[Stored items]
━━━━━━━━━━━━━━━━━━━━━━━━━━━━━━

### config.mk
export PLATFORM = sky130hd
export DESIGN_NAME = memwr_capture
export DESIGN_NICKNAME = d
export VERILOG_FILES = /design/src/rtl/memwr_capture.sv
export SDC_FILE = /design/constraint.sdc
export NUM_CORES = 1
export LEC_CHECK = 0
export ABC_AREA = 1
export BUFFER_PORTS_ARGS = -buffer_cell sky130_fd_sc_hd__buf_2
export CAP_MARGIN = 30
export CORE_ASPECT_RATIO = 0.9
export CORE_MARGIN = 8
export CORE_UTILIZATION = 35
export DETAILED_ROUTE_END_ITERATION = 8
export PLACE_DENSITY_LB_ADDON = 0.12
export SETUP_SLACK_MARGIN = 0.4
export SLEW_MARGIN = 20
export SYNTH_ARGS = -nofsm -noshare
export SYNTH_HDL_FRONTEND = slang
export SYNTH_SLANG_ARGS = --single-unit
### constraint.sdc
create_clock -name clk -period 3.5 [get_ports clk]
set_input_delay 0.875 -clock clk [delete_from_list [all_inputs] [get_ports clk]]
set_output_delay 0.875 -clock clk [all_outputs]
set_load 0.02 [all_outputs]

━━━━━━━━━━━━━━━━━━━━━━━━━━━━━━

## Aim of the task
The required output is the line holding "export SYNTH_SLANG_ARGS = --single-unit" plus every line after it in the data, reproduced exactly.

## Exercise solution
export SYNTH_SLANG_ARGS = --single-unit
### constraint.sdc
create_clock -name clk -period 3.5 [get_ports clk]
set_input_delay 0.875 -clock clk [delete_from_list [all_inputs] [get_ports clk]]
set_output_delay 0.875 -clock clk [all_outputs]
set_load 0.02 [all_outputs]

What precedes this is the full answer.